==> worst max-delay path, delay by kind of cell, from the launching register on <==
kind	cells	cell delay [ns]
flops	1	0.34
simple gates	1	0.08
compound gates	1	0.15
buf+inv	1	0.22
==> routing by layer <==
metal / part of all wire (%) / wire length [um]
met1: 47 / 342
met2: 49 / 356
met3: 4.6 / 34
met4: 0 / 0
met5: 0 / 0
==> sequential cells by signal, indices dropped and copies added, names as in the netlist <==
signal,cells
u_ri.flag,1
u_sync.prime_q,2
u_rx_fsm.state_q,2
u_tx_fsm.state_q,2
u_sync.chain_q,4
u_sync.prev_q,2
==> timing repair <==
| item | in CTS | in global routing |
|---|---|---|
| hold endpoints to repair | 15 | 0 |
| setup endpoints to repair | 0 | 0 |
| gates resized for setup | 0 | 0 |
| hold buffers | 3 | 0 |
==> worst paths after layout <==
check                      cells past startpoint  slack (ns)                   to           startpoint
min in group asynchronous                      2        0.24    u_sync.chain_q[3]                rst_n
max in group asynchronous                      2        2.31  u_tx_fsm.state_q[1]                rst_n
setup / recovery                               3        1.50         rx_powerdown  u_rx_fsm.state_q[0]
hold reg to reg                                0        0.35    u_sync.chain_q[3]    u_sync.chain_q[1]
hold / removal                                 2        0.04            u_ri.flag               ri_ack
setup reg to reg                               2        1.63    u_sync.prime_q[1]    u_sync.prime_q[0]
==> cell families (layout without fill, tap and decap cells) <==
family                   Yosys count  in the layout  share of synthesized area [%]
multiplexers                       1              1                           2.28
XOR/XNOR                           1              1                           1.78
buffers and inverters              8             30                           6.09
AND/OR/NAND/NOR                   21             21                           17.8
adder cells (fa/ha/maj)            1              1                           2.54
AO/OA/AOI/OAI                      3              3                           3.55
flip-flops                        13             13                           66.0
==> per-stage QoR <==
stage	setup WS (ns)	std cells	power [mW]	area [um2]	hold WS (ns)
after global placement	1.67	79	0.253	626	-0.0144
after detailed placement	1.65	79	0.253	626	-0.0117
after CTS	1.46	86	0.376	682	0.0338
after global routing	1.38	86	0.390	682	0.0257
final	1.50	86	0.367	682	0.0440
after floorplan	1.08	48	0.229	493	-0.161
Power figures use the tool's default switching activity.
**src/rtl/qcmp_pkg.sv**
```systemverilog
package qcmp_pkg;

    localparam int unsigned QW_BITS   = 64;
    localparam int unsigned QW_LANES  = 8;

    typedef enum logic [2:0] {
        PR_EQ     = 3'd0,
        PR_LT     = 3'd1,
        PR_LE     = 3'd2,
        PR_NEVER  = 3'd3,
        PR_NE     = 3'd4,
        PR_GE     = 3'd5,
        PR_GT     = 3'd6,
        PR_ALWAYS = 3'd7
    } pred_e;

    typedef enum logic [1:0] {
        VL_128 = 2'd0,
        VL_256 = 2'd1,
        VL_512 = 2'd2,
        VL_RSV = 2'd3
    } vlen_e;

    // Raw relation of one lane pair
    typedef struct packed {
        logic same;
        logic below;
    } lane_rel_t;

    function automatic logic pred_hit(pred_e p, lane_rel_t r);
        logic le;
        le = r.below | r.same;
        case (p)
            PR_EQ:     pred_hit = r.same;
            PR_LT:     pred_hit = r.below;
            PR_LE:     pred_hit = le;
            PR_NEVER:  pred_hit = 1'b0;
            PR_NE:     pred_hit = ~r.same;
            PR_GE:     pred_hit = ~r.below;
            PR_GT:     pred_hit = ~le;
            default:   pred_hit = 1'b1;
        endcase
    endfunction

endpackage

```
**src/rtl/qcmp_lane_cmp.sv**
```systemverilog
module qcmp_lane_cmp
    import qcmp_pkg::*;
#(
    parameter int unsigned LANE_W = QW_BITS
) (
    input  logic [LANE_W-1:0] opa,
    input  logic [LANE_W-1:0] opb,
    input  logic              is_signed,
    input  pred_e             pred,
    output logic              hit
);
    // Flipping the sign bit turns a signed compare into an unsigned one
    logic [LANE_W-1:0] ka, kb;
    lane_rel_t         rel;

    always_comb begin
        ka        = opa;
        kb        = opb;
        ka[LANE_W-1] = opa[LANE_W-1] ^ is_signed;
        kb[LANE_W-1] = opb[LANE_W-1] ^ is_signed;
        rel.same  = (opa == opb);
        rel.below = (ka < kb);
        hit       = pred_hit(pred, rel);
    end

endmodule

```
**src/rtl/qcmp_lane_gate.sv**
```systemverilog
module qcmp_lane_gate
    import qcmp_pkg::*;
#(
    parameter int unsigned LANES = QW_LANES
) (
    input  vlen_e             vlen,
    input  logic              wm_en,
    input  logic [LANES-1:0]  wm,
    output logic [LANES-1:0]  lane_en
);
    localparam int unsigned MIN_LANES = 2;

    logic [31:0] lane_cnt;

    always_comb begin
        lane_cnt = 32'(MIN_LANES) << vlen;
    end

    for (genvar j = 0; j < LANES; j++) begin : g_gate
        always_comb begin
            lane_en[j] = (32'(j) < lane_cnt) & (~wm_en | wm[j]);
        end
    end

endmodule

```
**src/rtl/qcmp_mask_unit.sv**
```systemverilog
module qcmp_mask_unit
    import qcmp_pkg::*;
#(
    parameter int unsigned LANE_W = QW_BITS,
    parameter int unsigned LANES  = QW_LANES,
    parameter int unsigned IMM_W  = 8
) (
    input  logic                    clk,
    input  logic                    rst,
    input  logic                    start,
    input  logic                    cmp_signed,
    input  logic [IMM_W-1:0]        cmp_imm,
    input  logic [1:0]              vec_len,
    input  logic                    wmask_en,
    input  logic [LANES-1:0]        wmask,
    input  logic                    bcast,
    input  logic                    src2_mem,
    input  logic [LANE_W*LANES-1:0] src1,
    input  logic [LANE_W*LANES-1:0] src2,
    output logic [LANES-1:0]        mask_out,
    output logic                    mask_valid
);
    localparam int unsigned PRED_W = 3;

    pred_e            pred;
    logic             use_bc;
    logic [LANES-1:0] hit;
    logic [LANES-1:0] lane_en;
    logic [LANES-1:0] mask_d;
    logic [LANES-1:0] mask_q;
    logic             vld_q;

    always_comb begin
        pred   = pred_e'(cmp_imm[PRED_W-1:0]);
        use_bc = bcast & src2_mem;
    end

    for (genvar j = 0; j < LANES; j++) begin : g_lane
        logic [LANE_W-1:0] b_sel;
        always_comb begin
            b_sel = use_bc ? src2[LANE_W-1:0] : src2[j*LANE_W +: LANE_W];
        end
        qcmp_lane_cmp #(.LANE_W(LANE_W)) u_cmp (
            .opa       (src1[j*LANE_W +: LANE_W]),
            .opb       (b_sel),
            .is_signed (cmp_signed),
            .pred      (pred),
            .hit       (hit[j])
        );
    end

    qcmp_lane_gate #(.LANES(LANES)) u_gate (
        .vlen    (vlen_e'(vec_len)),
        .wm_en   (wmask_en),
        .wm      (wmask),
        .lane_en (lane_en)
    );

    always_comb begin
        mask_d = hit & lane_en;
    end

    always_ff @(posedge clk) begin
        if (rst) begin
            mask_q <= '0;
            vld_q  <= 1'b0;
        end else begin
            vld_q <= start;
            if (start) begin
                mask_q <= mask_d;
            end
        end
    end

    assign mask_out   = mask_q;
    assign mask_valid = vld_q;

endmodule

```
### src/rtl/irqv_pkg.sv
package irqv_pkg;
  localparam int BW = 8;
  localparam int AW = 2 * BW;

  typedef enum logic [2:0] {
    S_IDLE, S_ACK, S_RD_LO, S_RD_HI, S_PUSH_H, S_PUSH_L, S_FIN
  } seq_state_t;

  typedef enum logic [1:0] {
    M_DEV = 2'd0, M_FIX = 2'd1, M_TBL = 2'd2
  } irq_mode_t;

  // single-byte restart opcode: 11 nnn 111
  function automatic logic rst_ok(input logic [BW-1:0] op);
    return (op[7:6] == 2'b11) && (op[2:0] == 3'b111);
  endfunction

  function automatic logic [AW-1:0] rst_target(input logic [BW-1:0] op);
    return {{(AW-6){1'b0}}, op[5:3], 3'b000};
  endfunction

  // table pointer: base byte above, device byte with bit 0 chosen by odd
  function automatic logic [AW-1:0] table_ptr(input logic [BW-1:0] base,
                                               input logic [BW-1:0] lo,
                                               input logic odd);
    return {base, lo[BW-1:1], odd};
  endfunction

  function automatic logic [AW-1:0] stack_slot(input logic [AW-1:0] sp,
                                               input logic [1:0] depth);
    return sp - {{(AW-2){1'b0}}, depth};
  endfunction
endpackage
File: src/rtl/lb_pkg.sv
package lb_pkg;
  typedef enum logic [1:0] {
    OUT_PASS  = 2'd0,
    OUT_CODE  = 2'd1,
    OUT_ONES  = 2'd2,
    OUT_ZEROS = 2'd3
  } out_src_e;

  function automatic out_src_e pick_src(input logic zeros, input logic ones,
                                        input logic use_code);
    if (zeros)         return OUT_ZEROS;
    else if (ones)     return OUT_ONES;
    else if (use_code) return OUT_CODE;
    else               return OUT_PASS;
  endfunction
endpackage

File: src/rtl/lb_pattern_seq.sv
module lb_pattern_seq #(
  parameter int CODE_W    = 8,
  parameter int LEN_SEL_W = 2,
  parameter int MIN_LEN   = 5
) (
  input  logic                 clk_i,
  input  logic                 rst_ni,
  input  logic                 valid_i,
  input  logic                 fbit_i,
  input  logic                 enable_i,
  input  logic                 unframed_i,
  input  logic [LEN_SEL_W-1:0] len_sel_i,
  input  logic [CODE_W-1:0]    code_i,
  output logic                 use_code_o,
  output logic                 code_bit_o
);
  localparam int CNT_W = $clog2(CODE_W + 1);

  logic                 en_q;
  logic [LEN_SEL_W-1:0] len_q;
  logic [CODE_W-1:0]    code_q;
  logic [CNT_W-1:0]     idx_q, idx_d, cur_idx, len_w, bit_pos;
  logic                 restart, replace, advance;

  assign len_w   = CNT_W'(MIN_LEN) + CNT_W'(len_sel_i);
  assign restart = (enable_i && !en_q) || (len_sel_i != len_q) || (code_i != code_q);
  assign cur_idx = restart ? '0 : idx_q;
  assign replace = unframed_i || !fbit_i;
  assign advance = enable_i && valid_i && replace;
  assign bit_pos = len_w - CNT_W'(1) - cur_idx;

  assign use_code_o = enable_i && replace;
  assign code_bit_o = |(code_i & (CODE_W'(1) << bit_pos));

  always_comb begin
    if (!enable_i)
      idx_d = '0;
    else if (advance)
      idx_d = (cur_idx == len_w - CNT_W'(1)) ? '0 : cur_idx + CNT_W'(1);
    else
      idx_d = cur_idx;
  end

  always_ff @(posedge clk_i or negedge rst_ni) begin
    if (!rst_ni) begin
      en_q   <= 1'b0;
      len_q  <= '0;
      code_q <= '0;
      idx_q  <= '0;
    end else begin
      en_q   <= enable_i;
      len_q  <= len_sel_i;
      code_q <= code_i;
      idx_q  <= idx_d;
    end
  end
endmodule
===== config.mk =====
export PLATFORM = sky130hd
export DESIGN_NAME = ssr_port
export DESIGN_NICKNAME = d
export VERILOG_FILES = /design/src/rtl/ssr_pkg.sv /design/src/rtl/ssr_timebase.sv /design/src/rtl/ssr_clkgen.sv /design/src/rtl/ssr_shifter.sv /design/src/rtl/ssr_port.sv
export SDC_FILE = /design/constraint.sdc
export NUM_CORES = 1
export LEC_CHECK = 0
export BUFFER_PORTS_ARGS = -buffer_cell sky130_fd_sc_hd__buf_4
export CAP_MARGIN = 20
export CORE_UTILIZATION = 40
export DETAILED_ROUTE_END_ITERATION = 16
export SYNTH_ARGS = -nofsm -noshare
export SYNTH_HDL_FRONTEND = slang
export SYNTH_SLANG_ARGS = --single-unit

===== constraint.sdc =====
create_clock -name clk -period 2.2 [get_ports clk]
set_input_delay 0.22 -clock clk [delete_from_list [all_inputs] [get_ports clk]]
set_output_delay 0.22 -clock clk [all_outputs]
set_load 0.02 [all_outputs]

===== src/rtl/ssr_pkg.sv =====
package ssr_pkg;
  typedef enum logic [1:0] {
    SP_IDLE = 2'd0,
    SP_ARM  = 2'd1,
    SP_RUN  = 2'd2
  } ssr_state_t;
endpackage


===== src/rtl/ssr_timebase.sv =====
module ssr_timebase
  import ssr_pkg::*;
#(
  parameter int DATA_W   = 8,
  parameter int HALF_OSC = 4,
  parameter int DRV_DLY  = 2
) (
  input  logic clk,
  input  logic rst,
  input  logic osc_en,
  input  logic start,
  output logic accept,
  output logic ev_begin,
  output logic ev_rise,
  output logic ev_adv,
  output logic ev_fall,
  output logic ev_end
);
  localparam int PH_N  = 2 * HALF_OSC;
  localparam int PH_W  = $clog2(PH_N);
  localparam int BIT_W = $clog2(DATA_W);
  localparam logic [PH_W-1:0]  RISE_PH  = PH_W'(HALF_OSC - 1);
  localparam logic [PH_W-1:0]  ADV_PH   = PH_W'(HALF_OSC + DRV_DLY - 1);
  localparam logic [PH_W-1:0]  FALL_PH  = PH_W'(PH_N - 1);
  localparam logic [BIT_W-1:0] LAST_BIT = BIT_W'(DATA_W - 1);

  ssr_state_t        st;
  logic [PH_W-1:0]   ph;
  logic [BIT_W-1:0]  bitc;
  logic              run_tick;

  always_comb begin
    accept   = start && (st == SP_IDLE);
    ev_begin = (st == SP_ARM) && osc_en;
    run_tick = (st == SP_RUN) && osc_en;
    ev_rise  = run_tick && (ph == RISE_PH);
    ev_adv   = run_tick && (ph == ADV_PH);
    ev_fall  = run_tick && (ph == FALL_PH);
    ev_end   = ev_adv && (bitc == LAST_BIT);
  end

  always_ff @(posedge clk) begin
    if (rst) begin
      st   <= SP_IDLE;
      ph   <= '0;
      bitc <= '0;
    end else begin
      case (st)
        SP_IDLE: if (start) st <= SP_ARM;
        SP_ARM: begin
          if (osc_en) begin
            st   <= SP_RUN;
            ph   <= '0;
            bitc <= '0;
          end
        end
        SP_RUN: begin
          if (osc_en) begin
            if (ev_end) st <= SP_IDLE;
            if (ph == FALL_PH) begin
              ph   <= '0;
              bitc <= bitc + 1'b1;
            end else begin
              ph <= ph + 1'b1;
            end
          end
        end
        default: st <= SP_IDLE;
      endcase
    end
  end
endmodule
$ cat src/rtl/pixExtractPkg.sv
package pixExtractPkg;
  // Word geometry; all other widths derive from it.
  parameter int PIX_WORD_W = 16;
  localparam int PIX_MODES = $clog2(PIX_WORD_W) + 1;   // 1,2,4,8,16 bpp
  localparam int PIX_TGT_W = $clog2(PIX_WORD_W);
  localparam int PIX_BPP_W = 4;

  // Strobes handed from the mode control to the extraction datapath.
  typedef struct packed {
    logic                 useImmediate;
    logic [PIX_MODES-1:0] modeHot;
    logic [PIX_TGT_W-1:0] target;
  } pixStrobes_t;
endpackage

$ cat src/rtl/pixModeCtrl.sv
module pixModeCtrl
  import pixExtractPkg::*;
(
  input  logic                 dataReady,
  input  logic [PIX_BPP_W-1:0] immBpp,
  input  logic [PIX_BPP_W-1:0] latBpp,
  input  logic [PIX_TGT_W-1:0] immTarget,
  input  logic [PIX_TGT_W-1:0] latTarget,
  output pixStrobes_t          strobes
);
  logic [PIX_BPP_W-1:0] selBpp;
  logic [PIX_MODES-1:0] modeVec;

  assign selBpp = dataReady ? immBpp : latBpp;

  // One decoder per supported depth; any other code raises no strobe.
  for (genvar m = 0; m < PIX_MODES; m++) begin : g_dec
    assign modeVec[m] = (selBpp == PIX_BPP_W'(m));
  end

  always_comb begin
    strobes.useImmediate = dataReady;
    strobes.modeHot      = modeVec;
    strobes.target       = dataReady ? immTarget : latTarget;
  end

  // a legal code raises exactly one strobe, an illegal code none.
  always_comb begin
    if (selBpp < PIX_BPP_W'(PIX_MODES)) begin
      assert_mode_decode_R8: assert ($onehot(modeVec))
        else $error("legal depth code did not raise one strobe");
    end else begin
      assert_mode_silent_R8: assert (modeVec == '0)
        else $error("illegal depth code raised a strobe");
    end
  end
endmodule
## config.mk

```make
export PLATFORM = sky130hd
export DESIGN_NAME = dual_char_framer
export DESIGN_NICKNAME = d
export VERILOG_FILES = /design/src/rtl/uframe_pkg.sv /design/src/rtl/uf_ready_timer.sv /design/src/rtl/uf_edge_det.sv /design/src/rtl/uf_frame_fsm.sv /design/src/rtl/dual_char_framer.sv
export SDC_FILE = /design/constraint.sdc
export NUM_CORES = 1
export LEC_CHECK = 0
export BUFFER_PORTS_ARGS = -buffer_cell sky130_fd_sc_hd__buf_2
export CELL_PAD_IN_SITES_DETAIL_PLACEMENT = 1
export CELL_PAD_IN_SITES_GLOBAL_PLACEMENT = 2
export CORE_UTILIZATION = 41
export DETAILED_ROUTE_END_ITERATION = 7
export PLACE_DENSITY = 0.91
export RECOVER_POWER = 25
export SYNTH_ARGS = -nofsm -noshare
export SYNTH_HDL_FRONTEND = slang
export SYNTH_SLANG_ARGS = --single-unit
```

## constraint.sdc

```tcl
create_clock -name clk -period 3.3 [get_ports clk]
set_input_delay 0.66 -clock clk [delete_from_list [all_inputs] [get_ports clk]]
set_output_delay 0.66 -clock clk [all_outputs]
set_load 0.1 [all_outputs]
```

Exercise objective: All lines from the opening of the material through the line that contains "cells past startpoint" are to be printed exactly, with no others.

Output for this task:
==> worst max-delay path, delay by kind of cell, from the launching register on <==
kind	cells	cell delay [ns]
flops	1	0.34
simple gates	1	0.08
compound gates	1	0.15
buf+inv	1	0.22
==> routing by layer <==
metal / part of all wire (%) / wire length [um]
met1: 47 / 342
met2: 49 / 356
met3: 4.6 / 34
met4: 0 / 0
met5: 0 / 0
==> sequential cells by signal, indices dropped and copies added, names as in the netlist <==
signal,cells
u_ri.flag,1
u_sync.prime_q,2
u_rx_fsm.state_q,2
u_tx_fsm.state_q,2
u_sync.chain_q,4
u_sync.prev_q,2
==> timing repair <==
| item | in CTS | in global routing |
|---|---|---|
| hold endpoints to repair | 15 | 0 |
| setup endpoints to repair | 0 | 0 |
| gates resized for setup | 0 | 0 |
| hold buffers | 3 | 0 |
==> worst paths after layout <==
check                      cells past startpoint  slack (ns)                   to           startpoint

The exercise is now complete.